Inflation continues to rank higher on the list of global risks which has triggered the genesis of a rate hike cycle. Global and regional central banks have been on an upward rate adjustment streak as they seek to reign in on inflationary pressure. However it has been noted that amidst this rate hike fever, there seem to be some immune spots where the inflation vice has been successfully tamed. Zambia, Africa’s second-largest copper producer is one such spot that has kept its interest rate unchanged at 9% for 4 consecutive quarters. Zambia’s last rate hike was in its November 2021 session where the committee bumped its policy rate 50 basis points.

READ ALSO: Bank of Zambia maintains benchmark rate at 9% to spur growth

The Bank of Zambia will on Wednesday 23 November announce its benchmark interest rate after two days of monetary policy committee deliberations that commenced on Monday 21 November. In the labyrinth of global chaos, the domestic economy remains fairly resilient with single-digit inflation of 9.7% fueled by a stable currency which took a positive cue from the recently approved International Monetary Fund bailout package. Additionally, transportation costs have still remained deflationary, even in the face of 2 consecutive petroleum price hikes with a project third upward adjustment expected at the end of November.

“The current inflation trajectory could see the annual inflation reading closing 2022 anywhere between 9.5% and 10.5%, attributed to contained transportation costs,” Managing Partner of Zatu Financial Consultants Munyumba Mutwale said in a note to clients.

Zambia remains one of the few jurisdictions whose consumer price index has weathered global turbulence that continues to fuel rate hikes. Key central banks such as the US Fed, Bank of England, European Central Bank (ECB), Reserve Bank of South Africa, Bank of Ghana and Bank of Kenya continue to grapple with price pressures. Geopolitical tension in Eastern Europe and post-COVID effects continue to allot a fair share of economic dislocation in the world with food prices still high and energy costs in constant volatility. The global outlook remains grim with the US expected to enter into a mild recession while evidently, England is already in one. The DXY uncertainty index is at its peak, higher than in the acute COVID period as players seek safety in dollar-denominated assets.

Despite sealing a deal with the Washington-based lender, Zambia still faces pockets of market weariness stemming from delayed debt restructuring with private and bilateral creditors. The complexity of the fiscal obligations reorganization exercise has seemingly delayed the flattening of the kwacha bond yields and is keeping investors edgy on the fence while the currency stretching a degree of losses from capital flight. Business pulse for the first time in 4 months contracted to 49.0 yet confidence was at its highest as measured by the purchasing manager’s index (PMI). Readings below 50 signal contractionary manufacturing tempo while those above are expansionary in nature. Global recessionary fears weighed in on Chinese growth for which copper prices bore the brunt to trade in the seven thousands but the green agenda continues to provide support on the upside which has kept red metal prices reverberating between $7,880 and $8,350 a metric ton on the London Metal Exchange.
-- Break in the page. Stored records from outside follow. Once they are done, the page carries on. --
`config.mk`:
```
export PLATFORM = sky130hd
export DESIGN_NAME = stack_allocator_engine_top
export DESIGN_NICKNAME = d
export VERILOG_FILES = /design/src/sae_pkg.sv /design/src/sae_stack.sv /design/src/stack_allocator_engine_top.sv
export SDC_FILE = /design/constraint.sdc
export NUM_CORES = 2
export LEC_CHECK = 0
export ABC_AREA = 1
export BUFFER_PORTS_ARGS = -buffer_cell sky130_fd_sc_hd__buf_4
export CELL_PAD_IN_SITES_DETAIL_PLACEMENT = 1
export CELL_PAD_IN_SITES_GLOBAL_PLACEMENT = 2
export CORE_ASPECT_RATIO = 1.25
export CORE_MARGIN = 3
export CORE_UTILIZATION = 25
export CTS_BUF_LIST = sky130_fd_sc_hd__clkbuf_4 sky130_fd_sc_hd__clkbuf_8
export DETAILED_ROUTE_END_ITERATION = 7
export PLACE_DENSITY_LB_ADDON = 0.1
export SLEW_MARGIN = 40
export SYNTH_ARGS = -nofsm -noshare
export SYNTH_HDL_FRONTEND = slang
export SYNTH_HIERARCHICAL = 1
export SYNTH_SLANG_ARGS = --single-unit
export TNS_END_PERCENT = 20
```
`constraint.sdc`:
```
create_clock -name clk -period 29.2 [get_ports clk]
set_clock_uncertainty 0.15 [all_clocks]
set_input_delay 1.46 -clock clk [delete_from_list [all_inputs] [get_ports clk]]
set_output_delay 1.46 -clock clk [all_outputs]
set_load 0.01 [all_outputs]
```
`src/sae_pkg.sv`:
```
package sae_pkg;

  localparam int MAX_LIVE     = 64;
  localparam int HEADER_BYTES = 1;
  localparam int ADDR_W       = 32;
  localparam int DATA_W       = 32;
  localparam int CNT_W        = $clog2(MAX_LIVE + 1);
  localparam int IDX_W        = (MAX_LIVE > 1) ? $clog2(MAX_LIVE) : 1;
  localparam int ADJ_W        = 8;
  localparam int CFG_IDX_W    = 2;

  localparam logic [DATA_W-1:0] POOL_RESET = DATA_W'(65536);

  typedef enum logic [1:0] {
    ACT_ALLOC = 2'd0,
    ACT_FREE  = 2'd1,
    ACT_CLEAR = 2'd2
  } action_t;

  typedef enum logic [1:0] {
    ST_OK       = 2'd0,
    ST_NO_SPACE = 2'd1,
    ST_FULL     = 2'd2,
    ST_BAD_FREE = 2'd3
  } status_t;

  typedef enum logic [CFG_IDX_W-1:0] {
    CFG_BASE = 2'd0,
    CFG_POOL = 2'd1
  } cfg_reg_t;

  typedef struct packed {
    logic [ADJ_W-1:0]  adj;
    logic [ADDR_W-1:0] addr;
  } stack_entry_t;

  // forward pad so the block is aligned with room for the header in front
  function automatic logic [ADJ_W-1:0] header_adjust(input logic [ADJ_W-1:0] top_lo,
                                                     input logic [2:0] lg);
    logic [ADJ_W-1:0] mask;
    logic [ADJ_W-1:0] a;
    logic [ADJ_W-1:0] hdr;
    logic [ADJ_W:0]   up;
    mask = (ADJ_W'(1) << lg) - ADJ_W'(1);
    hdr  = ADJ_W'(HEADER_BYTES);
    a    = (ADJ_W'(0) - top_lo) & mask;
    up   = '0;
    if (a < hdr) begin
      up = (({1'b0, hdr - a} + {1'b0, mask}) >> lg) << lg;
    end
    return a + up[ADJ_W-1:0];
  endfunction

endpackage

```
`src/sae_stack.sv`:
```
module sae_stack import sae_pkg::*; (
  input  logic         clk,
  input  logic         wr_en,
  input  logic [IDX_W-1:0] wr_idx,
  input  stack_entry_t wr_entry,
  input  logic [IDX_W-1:0] rd_idx,
  output stack_entry_t rd_entry
);

  stack_entry_t mem [MAX_LIVE];

  always_ff @(posedge clk) begin
    if (wr_en) begin
      mem[wr_idx] <= wr_entry;
    end
  end

  always_ff @(posedge clk) begin
    rd_entry <= mem[rd_idx];
  end

endmodule

```
`src/stack_allocator_engine_top.sv`:
```
// stack allocator: LIFO bump allocation over one region, with an aligned header pad
// request channel: start with action, request_bytes, align_log2, free_address;
//   a request is taken on a clock edge with start high and busy low
// result channel: done is high for exactly one cycle with status, block_address,
//   bytes_used and live_count; the receiver cannot stall, so nothing waits
// result timing: done and the result outputs are registered at the edge that leaves S_EXEC
// pacing: a new request is taken only after the last one leaves S_EXEC; the tracking stack sits in
//   a memory with a registered read, read at the accepting edge and consumed on the next one,
//   and busy covers that cycle
// config channel: cfg_valid/cfg_ready with cfg_index and cfg_data, ready while
//   not busy; writing base_address also empties the allocator
// reset: synchronous, active high; base 0, pool 65536 bytes, nothing live;
//   the stack memory is not cleared, only entries below the live count are used
module stack_allocator_engine_top import sae_pkg::*; (
  input  logic                 clk,
  input  logic                 rst,
  input  logic                 start,
  output logic                 busy,
  input  logic [1:0]           action,
  input  logic [DATA_W-1:0]    request_bytes,
  input  logic [2:0]           align_log2,
  input  logic [DATA_W-1:0]    free_address,
  output logic                 done,
  output logic [1:0]           status,
  output logic [DATA_W-1:0]    block_address,
  output logic [DATA_W-1:0]    bytes_used,
  output logic [CNT_W-1:0]     live_count,
  input  logic                 cfg_valid,
  output logic                 cfg_ready,
  input  logic [CFG_IDX_W-1:0] cfg_index,
  input  logic [DATA_W-1:0]    cfg_data
);

  typedef enum logic [1:0] {
    S_IDLE = 2'b01,
    S_EXEC = 2'b10
  } state_t;

  state_t             state;
  logic [DATA_W-1:0]  base_address;
  logic [DATA_W-1:0]  pool_bytes;
  logic [ADDR_W-1:0]  top_address;
  logic [DATA_W-1:0]  used_total;
  logic [CNT_W-1:0]   alloc_count;

  logic [1:0]         act_q;
  logic [DATA_W-1:0]  req_q;
  logic [2:0]         align_q;
  logic [DATA_W-1:0]  faddr_q;

  logic [ADDR_W-1:0]  top_next;
  logic [DATA_W-1:0]  used_next;
  logic [CNT_W-1:0]   count_next;
  logic [1:0]         status_next;
  logic [DATA_W-1:0]  block_next;

  logic [ADJ_W-1:0]   adj;
  logic [DATA_W+1:0]  need_total;
  logic [ADDR_W-1:0]  new_addr;
  logic [ADDR_W-1:0]  span;
  logic [CNT_W-1:0]   count_dec;
  logic               wr_en;
  stack_entry_t       wr_entry;
  stack_entry_t       rd_entry;

  assign busy      = (state == S_EXEC);
  assign cfg_ready = !busy;
  assign count_dec = alloc_count - CNT_W'(1);

  assign adj        = header_adjust(top_address[ADJ_W-1:0], align_q);
  assign need_total = (DATA_W+2)'(used_total) + (DATA_W+2)'(req_q) + (DATA_W+2)'(adj);
  assign new_addr   = top_address + ADDR_W'(adj);
  assign span       = (top_address - rd_entry.addr) + ADDR_W'(rd_entry.adj);
  assign wr_entry   = '{adj: adj, addr: new_addr};

  always_comb begin
    top_next    = top_address;
    used_next   = used_total;
    count_next  = alloc_count;
    status_next = ST_OK;
    block_next  = '0;
    wr_en       = 1'b0;
    case (act_q)
      ACT_ALLOC: begin
        if (alloc_count >= CNT_W'(MAX_LIVE)) begin
          status_next = ST_FULL;
        end else if (need_total > (DATA_W+2)'(pool_bytes)) begin
          status_next = ST_NO_SPACE;
        end else begin
          wr_en      = busy;
          top_next   = new_addr + ADDR_W'(req_q);
          used_next  = DATA_W'(need_total);
          count_next = alloc_count + CNT_W'(1);
          block_next = DATA_W'(new_addr);
        end
      end
      ACT_FREE: begin
        if (alloc_count == '0 || DATA_W'(rd_entry.addr) != faddr_q) begin
          status_next = ST_BAD_FREE;
        end else begin
          used_next  = used_total - DATA_W'(span);
          top_next   = rd_entry.addr - ADDR_W'(rd_entry.adj);
          count_next = count_dec;
        end
      end
      ACT_CLEAR: begin
        top_next   = ADDR_W'(base_address);
        used_next  = '0;
        count_next = '0;
      end
      default: begin
        status_next = ST_OK;
      end
    endcase
  end

  sae_stack u_stack (
    .clk      (clk),
    .wr_en    (wr_en),
    .wr_idx   (alloc_count[IDX_W-1:0]),
    .wr_entry (wr_entry),
    .rd_idx   (count_dec[IDX_W-1:0]),
    .rd_entry (rd_entry)
  );

  always_ff @(posedge clk) begin
    if (rst) begin
      state        <= S_IDLE;
      done         <= 1'b0;
      base_address <= '0;
      pool_bytes   <= POOL_RESET;
      top_address  <= '0;
      used_total   <= '0;
      alloc_count  <= '0;
    end else begin
      case (state)
        S_IDLE: begin
          done <= 1'b0;
          if (start) begin
            act_q   <= action;
            req_q   <= request_bytes;
            align_q <= align_log2;
            faddr_q <= free_address;
            state   <= S_EXEC;
          end
        end
        S_EXEC: begin
          top_address   <= top_next;
          used_total    <= used_next;
          alloc_count   <= count_next;
          status        <= status_next;
          block_address <= block_next;
          bytes_used    <= used_next;
          live_count    <= count_next;
          done          <= 1'b1;
          state         <= S_IDLE;
        end
        default: begin
          done  <= 1'b0;
          state <= S_IDLE;
        end
      endcase
      if (cfg_valid && cfg_ready) begin
        case (cfg_index)
          CFG_BASE: begin
            base_address <= cfg_data;
            top_address  <= ADDR_W'(cfg_data);
            used_total   <= '0;
            alloc_count  <= '0;
          end
          CFG_POOL: begin
            pool_bytes <= cfg_data;
          end
          default: begin
          end
        endcase
      end
    end
  end

endmodule

```
==> run summary <==
Worst hold slack: 0.244 ns
Data arrival, critical path: 15.47 ns
Num rows: 291
Min Tclk post-route: 14.79 ns
Syn Nets: 12000
Die H: 802 um
Initial Util: 0.252
Sequential share of the synthesized area: 0.668
Max Root-Sink Buffers: 4
Crit start category: flip-flop
WP data required: 29.88 ns
Syn_area_per_cell: 10.9 sq um
Worst-Margin Slew: 0.950 ns
Cell taking the most area after synthesis: edfxtp_1
Antenna Nets Post-Route: 0
Hold crit path type: in -> reg
CTS buffer count: 537
Via count: 90900
Vias in the first global route: 96500
CTS tree: yes
Worst setup EP type: flip-flop
Worst Slack Setup Final: 14.41 ns
Residual DRC: 0
Routed WL: 524000 um
Initial antenna violation count: 22
Root buf cell: clkbuf_8
CP Launch Point: align_q[2]
Layout area overhead: 16.3%
Status: finished clean
RSZ-0062 raised after global routing: false
Ports: 183
Setup Crit Path Kind: reg -> reg
Slew Limit Fails: 0
Via-to-Cell Ratio: 4.75
FF+latch count, synth: 2880
PwrDens: 69.2 nW/um^2
Core Region: 504000 sq um
First-pass GRT wire length: 741000 um
Final setup viols: 0
Ys flop type: edfxtp_1
Post-DP Area: 137000 sq um
Initial DRC Count: 5309
Lkg Pwr: 53.7 nW
Largest net degree at the start of global routing: 147
Synthesized area: 127000 sq um
Post-place setup slack: 14.16 ns
Distinct cells, synth: 61
Crit-path most repeated cell: nand2_1
# nets final: 12400
Slew HR: 0.367
CTS clk-pin slew, worst paths: 0.06 ns
Syn Inst Count: 11700
Clk_lat worst skew: 1.25 ns
Hold Startpoint: free_address[18]
Top cell type's share of synthesized area: 0.640
Filler cells: 56100
Crit-path slowest cell: edfxtp_1
# H-tree levels: 6
Hold Buf Count CTS: 0
Detailed-route wire length per cell: 27.3 um
Final Hold Fails: 0
FFs w/ async S/R, synth: 0
Post-DP HPWL: 331000 um
Worst r2r src: align_q[2]
Commonest non-fill, non-tap cell in the layout: nand2_1
Synth warn: 6
Post-CTS Setup Inserts: 0
CP max stage delay: 0.67 ns
Gpl congestion: 0.847
Most frequent cells in the layout: nand2_1, edfxtp_1, nand3_1
Setup TNS Final: 0 ns
TritonRoute pass-1 iters: 6
Final core occ: 0.293
Max Cap Viol: 0
Post-CTS sizing: 0
Port buffer count: 182
CTS sink count: 2880
Fin area: 148000 sq um
Top cells by area, synth: edfxtp_1, nand2_1, nand3_1
Die area: 516000 sq um
Gr usage total: 0.198
Layout cells sized above 1: 0.121
Grt ovf: 0
Die W: 643 um
Max Fanout on Critical Path: 47
VDD IR-drop max: 0.0000485 V
Post-synth EDFFs: 2702
Fin crit share: 0.506
Peak Freq: 67.6 MHz
-- cell type report --
cell class	count	area (sq um)	area share
clock inverters	212	1550	0.0105
repair buffers	439	3900	0.0264
flip-flops and latches	2880	84700	0.574
well taps	6739	8430	0.0572
diodes	13	32.5	0.000221
multi-input cells	7660	38000	0.258
clock buffers	729	8960	0.0608
inverters	484	1910	0.0130
-- synth_stat cells, drive strengths merged (3+ instances only) --
| master | count |
|---|---|
| a211oi | 6 |
| a21boi | 8 |
| a21o | 13 |
| a21oi | 378 |
| a221oi | 3 |
| a22oi | 24 |
| a31oi | 13 |
| buf | 490 |
| clkbuf | 167 |
| clkinv | 8 |
| dfxtp | 178 |
| edfxtp | 2702 |
| fa | 52 |
| ha | 209 |
| inv | 476 |
| nand2 | 3493 |
| nand3 | 2588 |
| nand3b | 4 |
| nand4 | 45 |
| nor2 | 309 |
| nor3 | 56 |
| nor4 | 28 |
| o211ai | 7 |
| o21a | 10 |
| o21ai | 213 |
| o21bai | 18 |
| o221ai | 4 |
| o22ai | 4 |
| o31ai | 3 |
| or2 | 9 |
| xnor2 | 54 |
| xor2 | 102 |
-- routing by layer --
metal	global-route usage	vias to the layer above	part of all wire	wire length, um
met3	0.0233	655	0.031	16300
li1	-	41600	-	-
met2	0.352	1522	0.50	263000
met1	0.253	47200	0.44	230000
met5	0	-	0.000025	13
met4	0.0541	2	0.027	14200
-- power by group --
part | switching, mW | internal (mW)
Combinational | 1.16 | 0.359
Clock | 1.83 | 2.12
Sequential | 0.0524 | 4.69
Total | 3.04 | 7.17
-- worst max-delay path: cells and delay by family, from the launching register on --
kind	cells	cell delay, ns
DFF	1	0.67
AOI/OAI and AO/OA	14	2.88
and+or+nand+nor	30	5.10
adders and majority gates	7	2.33
xor gates and xnor gates	3	0.52
buffers and inverters	10	2.65
-- registers in the layout (all words and copies together), names as in the netlist, 32 cells and up --
register	count
top_address	32
block_address	32
u_stack/mem	2560
req_q	32
faddr_q	32
bytes_used	32
u_stack/rd_entry	40
base_address	32
pool_bytes	32
used_total	32
-- final timing paths --
check | endpoint | slack [ns] | depth (start not counted)
worst max register to register | u_stack/mem[31][11] | 14.41 | 64
worst min register to register | base_address[15] | 0.30 | 2
worst max-delay path | u_stack/mem[31][11] | 14.41 | 64
worst min-delay path | faddr_q[18] | 0.24 | 1
-- metrics by stage --
step | std cells | power [mW]
4_1_cts | 19100 | 10.4
3_3_place_gp | 18200 | 6.36
2_1_floorplan | 11700 | 5.59
5_1_grt | 19100 | 10.7
3_5_place_dp | 18200 | 6.38
6_report | 19200 | 10.2
-- cells by family after synthesis --
kind of cell	Yosys count	synth area share
other	1	0.0000296
AO/OA/AOI/OAI	707	0.0310
adder cells (fa/ha/maj)	261	0.0288
XOR/XNOR	156	0.0108
AND/OR/NAND/NOR	6535	0.223
flip-flops	2880	0.668
buffers and inverters	1141	0.0387
(Power assumes the default switching activity.)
The Southern African nation’s growth prospects to year-end seem more bullish than a year ago and Dr. Denny Kalyalya’s monetary policy has been accommodative for economic recovery post COVID. Kwacha bond yields remain the most attractive given healthy spreads above inflation for local purchasing power and a stable exchange rate for offshores. Noise in the global landscape continues to blur opportunity and has continued to breed uncertainty forcing most international liquidity to house safety in dollar-denominated assets and gold.

Domestic credit markets remain fairly resilient with the September industry non-performing loan ratio at 6.3% against a 10% prudential threshold. Arrears dismantling pace has to a great extent helped absorb the liquidity risk pressures that counterparts faced historically. Key developments set to impact the bond market include amendments to the state pension fund legislation through an updated National Pension Scheme Authority Act allowing for members to access 20% of their savings while mordenization of the Bank of Zambia Act supports introduction of a Financial Stability Committee and protects the central bank governors contract from being terminated without proper reasons guaranteeing their independence.

Dr. Kalyalya will have very little incentive to announce a rate hike given a stable currency and tamed inflation. To further support growth in light of the macroeconomic targets for 2023 to attain a 4.4% growth, 7.2% fiscal deficit and general macroeconomic stability, the monetary policy committee will likely keep rates unchanged at 9% in Wednesday’s rate announcement.